墨潇回视着他,像是心里经过了几番纠缠,再一次露出一个夺人心魄的微笑。
“那……就不用解释了。”
原落云与墨潇似乎成了朋友,没有人知道他们什么时候走得这么近的。
在领导管理上,墨潇很有一套,两人聊天聊得多了,原落云从她身上学到了很多,令他有种相见恨晚的感觉。若他能及早拥有令下属心悦诚服的手段,或许他今日的景况不会如此凄惨。
原落云在诗书礼乐、琴棋书画方面的造诣高人一等,有了与墨潇交流深刻的体悟后,他更放段与众人交心,试图让自己更融入大伙儿,除了教一些不识字的弟兄及孩童们读书写字,替他们写信画图,同时他也阅览许多治病医伤、强身健体的书籍,再把这些知识教授给其它人,因为这是马帮里最需要也最缺乏的资源。

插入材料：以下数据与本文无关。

### config.mk
export PLATFORM = sky130hd
export DESIGN_NAME = multdiv_ctrl
export DESIGN_NICKNAME = d
export VERILOG_FILES = /design/src/rtl/multdiv_pkg.sv /design/src/rtl/multdiv_iter.sv /design/src/rtl/multdiv_ctrl.sv
export SDC_FILE = /design/constraint.sdc
export NUM_CORES = 1
export LEC_CHECK = 0
export BUFFER_PORTS_ARGS = -buffer_cell sky130_fd_sc_hd__buf_2
export CAP_MARGIN = 25
export CORE_MARGIN = 10
export CORE_UTILIZATION = 45
export CTS_CLUSTER_SIZE = 28
export DETAILED_ROUTE_END_ITERATION = 16
export GPL_TIMING_DRIVEN = 0
export PLACE_DENSITY = 0.64
export SYNTH_ARGS = -nofsm -noshare
export SYNTH_HDL_FRONTEND = slang
export SYNTH_SLANG_ARGS = --single-unit
### constraint.sdc
create_clock -name clock -period 10.3 [get_ports clock]
set_clock_uncertainty 0.2 [all_clocks]
set_input_delay 0.515 -clock clock [delete_from_list [all_inputs] [get_ports clock]]
set_output_delay 0.515 -clock clock [all_outputs]
set_load 0.005 [all_outputs]
### src/rtl/multdiv_pkg.sv
// Shared constants, instruction field positions and FSM encoding for the
// multiply/divide sequencing controller.
package multdiv_pkg;

    localparam logic [4:0] OPC_RTYPE = 5'd0;
    localparam logic [4:0] ALUOP_MUL = 5'd6;
    localparam logic [4:0] ALUOP_DIV = 5'd7;

    // Field positions inside the D/X instruction word
    localparam int OPC_MSB   = 31;
    localparam int OPC_LSB   = 27;
    localparam int RD_MSB    = 26;
    localparam int RD_LSB    = 22;
    localparam int ALUOP_MSB = 6;
    localparam int ALUOP_LSB = 2;

    typedef enum logic [1:0] {
        ST_IDLE = 2'd0,
        ST_RUN  = 2'd1,
        ST_DONE = 2'd2
    } md_state_e;

endpackage

### src/rtl/multdiv_iter.sv
// Radix-2 iterative datapath shared by multiply and divide.
// One 2*WIDTH accumulator serves both operations:
//   mult: {partial product high, multiplier shifting out at the bottom}
//   div : {remainder, dividend shifting up / quotient bits shifting in}
// Operands are unsigned magnitudes; sign handling lives in the controller.
module multdiv_iter #(
    parameter int WIDTH = 32
) (
    input  logic               clk_i,
    input  logic               rst_i,
    input  logic               load_i,
    input  logic               step_i,
    input  logic               div_i,
    input  logic [WIDTH-1:0]   a_i,
    input  logic [WIDTH-1:0]   b_i,
    output logic [2*WIDTH-1:0] acc_o
);

    logic [2*WIDTH-1:0] acc_q, acc_d;
    logic [WIDTH-1:0]   b_q, b_d;
    logic [WIDTH:0]     mul_sum;
    logic [WIDTH:0]     div_sh;
    logic [WIDTH+1:0]   div_diff;
    logic               div_ok;
    logic               unused_diff;

    // Shift-add step: conditionally add multiplicand to the high half, then shift right
    assign mul_sum = {1'b0, acc_q[2*WIDTH-1:WIDTH]} + {1'b0, (acc_q[0] ? b_q : {WIDTH{1'b0}})};

    // Restoring-division step: shift next dividend bit into remainder, trial-subtract divisor
    assign div_sh   = {acc_q[2*WIDTH-1:WIDTH], acc_q[WIDTH-1]};
    assign div_diff = {1'b0, div_sh} - {2'b00, b_q};
    assign div_ok   = ~div_diff[WIDTH+1];
    // On a successful subtract the difference is below the divisor, so bit WIDTH is zero
    assign unused_diff = div_diff[WIDTH];

    // Next-state: load operands, or advance one iteration
    always_comb begin
        acc_d = acc_q;
        b_d   = b_q;
        if (load_i) begin
            acc_d = {{WIDTH{1'b0}}, a_i};
            b_d   = b_i;
        end else if (step_i) begin
            if (div_i) begin
                if (div_ok) acc_d = {div_diff[WIDTH-1:0], acc_q[WIDTH-2:0], 1'b1};
                else        acc_d = {div_sh[WIDTH-1:0],   acc_q[WIDTH-2:0], 1'b0};
            end else begin
                acc_d = {mul_sum, acc_q[WIDTH-1:1]};
            end
        end
    end

    // Datapath registers
    always_ff @(posedge clk_i or posedge rst_i) begin
        if (rst_i) begin
            acc_q <= '0;
            b_q   <= '0;
        end else begin
            acc_q <= acc_d;
            b_q   <= b_d;
        end
    end

    assign acc_o = acc_q;

endmodule

### src/rtl/multdiv_ctrl.sv
// Sequencing controller for the shared iterative multiply/divide unit.
// Decodes the D/X instruction, stalls the front end while the engine iterates,
// and presents a signed result for one cycle to the X/M latch.
// Optional: MULTDIV_EARLY_OUT_EN finishes trivially-zero results in one cycle.
module multdiv_ctrl
    import multdiv_pkg::*;
#(
    parameter int WIDTH = 32,
    parameter int CNT_W = 6
) (
    input  logic             clock,
    input  logic             reset,
    input  logic [31:0]      DXIR,
    input  logic [WIDTH-1:0] operandA,
    input  logic [WIDTH-1:0] operandB,
    output logic             ctrl_stall,
    output logic [WIDTH-1:0] md_result,
    output logic [4:0]       md_rd,
    output logic             md_valid,
    output logic             md_exception,
    output logic             md_busy
);

    localparam logic [CNT_W-1:0] LAST_ITER = CNT_W'(WIDTH - 1);

    md_state_e          state_q, state_d;
    logic [CNT_W-1:0]   cnt_q, cnt_d;
    logic               div_q, div_d;
    logic               neg_q, neg_d;
    logic [4:0]         rd_q, rd_d;
    logic               force_q, force_d;   // result forced to zero (no iteration)
    logic               fexc_q, fexc_d;     // exception value for forced results

    logic [4:0]         opcode, alu_op, rd;
    logic               is_md, is_div;
    logic               a_neg, b_neg, b_zero, early_zero;
    logic [WIDTH-1:0]   a_mag, b_mag;
    logic               load, step;
    logic [2*WIDTH-1:0] acc;
    logic [2*WIDTH-1:0] prod_s;
    logic [WIDTH:0]     prod_hi;
    logic [WIDTH-1:0]   quot_s, res_raw;
    logic               ovf, exc_raw;
    logic               unused_ir;

    assign opcode = DXIR[OPC_MSB:OPC_LSB];
    assign rd     = DXIR[RD_MSB:RD_LSB];
    assign alu_op = DXIR[ALUOP_MSB:ALUOP_LSB];
    assign unused_ir = ^{DXIR[RD_LSB-1:ALUOP_MSB+1], DXIR[ALUOP_LSB-1:0]};

    assign is_md  = (opcode == OPC_RTYPE) && ((alu_op == ALUOP_MUL) || (alu_op == ALUOP_DIV));
    assign is_div = is_md && (alu_op == ALUOP_DIV);

    assign a_neg  = operandA[WIDTH-1];
    assign b_neg  = operandB[WIDTH-1];
    assign a_mag  = a_neg ? -operandA : operandA;
    assign b_mag  = b_neg ? -operandB : operandB;
    assign b_zero = (operandB == '0);

`ifdef MULTDIV_EARLY_OUT_EN
    assign early_zero = is_div ? (!b_zero && (a_mag < b_mag))
                               : ((operandA == '0) || b_zero);
`else
    assign early_zero = 1'b0;
`endif

    // Next-state: decode in IDLE, count iterations in RUN, retire in DONE
    always_comb begin
        state_d = state_q;
        cnt_d   = cnt_q;
        div_d   = div_q;
        neg_d   = neg_q;
        rd_d    = rd_q;
        force_d = force_q;
        fexc_d  = fexc_q;
        load    = 1'b0;
        step    = 1'b0;
        case (state_q)
            ST_IDLE: begin
                if (is_md) begin
                    div_d   = is_div;
                    neg_d   = a_neg ^ b_neg;
                    rd_d    = rd;
                    cnt_d   = '0;
                    force_d = 1'b0;
                    fexc_d  = 1'b0;
                    if (is_div && b_zero) begin
                        state_d = ST_DONE;
                        force_d = 1'b1;
                        fexc_d  = 1'b1;
                    end else if (early_zero) begin
                        state_d = ST_DONE;
                        force_d = 1'b1;
                    end else begin
                        state_d = ST_RUN;
                        load    = 1'b1;
                    end
                end
            end
            ST_RUN: begin
                step  = 1'b1;
                cnt_d = cnt_q + 1'b1;
                if (cnt_q == LAST_ITER) state_d = ST_DONE;
            end
            ST_DONE: state_d = ST_IDLE;
            default: state_d = ST_IDLE;
        endcase
    end

    // Control registers; reset discards any in-flight operation
    always_ff @(posedge clock or posedge reset) begin
        if (reset) begin
            state_q <= ST_IDLE;
            cnt_q   <= '0;
            div_q   <= 1'b0;
            neg_q   <= 1'b0;
            rd_q    <= '0;
            force_q <= 1'b0;
            fexc_q  <= 1'b0;
        end else begin
            state_q <= state_d;
            cnt_q   <= cnt_d;
            div_q   <= div_d;
            neg_q   <= neg_d;
            rd_q    <= rd_d;
            force_q <= force_d;
            fexc_q  <= fexc_d;
        end
    end

    multdiv_iter #(.WIDTH(WIDTH)) u_iter (
        .clk_i  (clock),
        .rst_i  (reset),
        .load_i (load),
        .step_i (step),
        .div_i  (div_q),
        .a_i    (a_mag),
        .b_i    (b_mag),
        .acc_o  (acc)
    );

    // Sign correction; overflow when the top WIDTH+1 product bits disagree.
    // Quotient negation truncates toward zero, and MIN/-1 wraps back to MIN.
    assign prod_s  = neg_q ? -acc : acc;
    assign prod_hi = prod_s[2*WIDTH-1:WIDTH-1];
    assign ovf     = !((&prod_hi) || !(|prod_hi));
    assign quot_s  = neg_q ? -acc[WIDTH-1:0] : acc[WIDTH-1:0];
    assign res_raw = div_q ? quot_s : prod_s[WIDTH-1:0];
    assign exc_raw = div_q ? 1'b0 : ovf;

    assign md_busy      = (state_q != ST_IDLE);
    assign md_valid     = (state_q == ST_DONE);
    assign md_result    = (md_valid && !force_q) ? res_raw : '0;
    assign md_exception = md_valid && (force_q ? fexc_q : exc_raw);
    assign md_rd        = md_valid ? rd_q : 5'd0;
    assign ctrl_stall   = ((state_q == ST_IDLE) && is_md) || (state_q == ST_RUN);

endmodule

当然,交流是双向的,他从小就接受帝王教育,只是没有机会实践,对于命令及统御等等威势的营造,他也给了墨潇许多启发。
很多时候她不由得想着,如果她有他那般才气,是否今天就能嫁入一个好人家,过着正常且充实的平凡百姓生活,而不是成天与一群男人混在一起逞凶斗狠,这么大年纪还嫁不出去?
在墨风积极的造谣下,马帮里每个人都用奇怪且暧昧的眼神看着原落云与墨潇,当然人人都希望墨潇能有一个好归宿,就不知道原落云当不当得起那个人了。
“这一招袖里剑,是一种自救的手段,用得好的话,也能算是绝招。”
这日,墨潇正教着原落云一种小巧的武功招式。由于他起步晚,要成为武功盖世的大侠是没希望了,不过袖里剑这种招式只需熟练技巧,不需要什么内力,做起来又隐密,很适合原落云用来自保。
“剑放在袖子里,不会刺到自己吗?”原落云挑着眉,神情充满浓浓的质疑,他的肉可金贵着,要是伤着了怎么成!
她没好气地白他一眼。“要练成这招,割到几次是难免的,但是说不定可以换你一命,你要是不相信,我可以先让你擒住,光用这招袖里剑,就能反制你。”
“不用内力?不用其它招式?”这下他来了兴趣,他可是一直很在意被她一根手指撂倒的事。
“来吧。”墨潇一副束手就擒的样子。“看你要擒住我哪里,我随时候教。”
原落云想都不想,陡然抓住她双腕,却不知空手的她从哪里变出一把短刃,居然反手就要由他的手上削下,令他不得不放手。
接着,他又试着抓她的肩、抓她的手臂,但她总是能从意想不到的地方使出短刃来,他只能一次次缩手。
最后气馁的他发狠了,突然上前由背后连同她的双手和腰一把抱住。“嘿,这下你没办法了吧……”正当他要加重手劲时,突然感受到怀里这副娇躯的凹凸有致,淡淡的香气让他顿时有些闪神。
她长期练武,健美的身段可不是寻常女子比得上的,她的腰部纤细,臀部盈翘,双腿修长,两人贴在一起磨蹭,真不知是折磨还是享受……
“本公子突然觉得,练这门功夫还不错。”他意有所指地道。
讵料被他突如其来抱住的墨潇,因为本能地不想伤害他,所以被他得逞,一种异样的悸动由心中萌发,她甚至觉得身子与他碰触到的地方,都像要烧起来一样。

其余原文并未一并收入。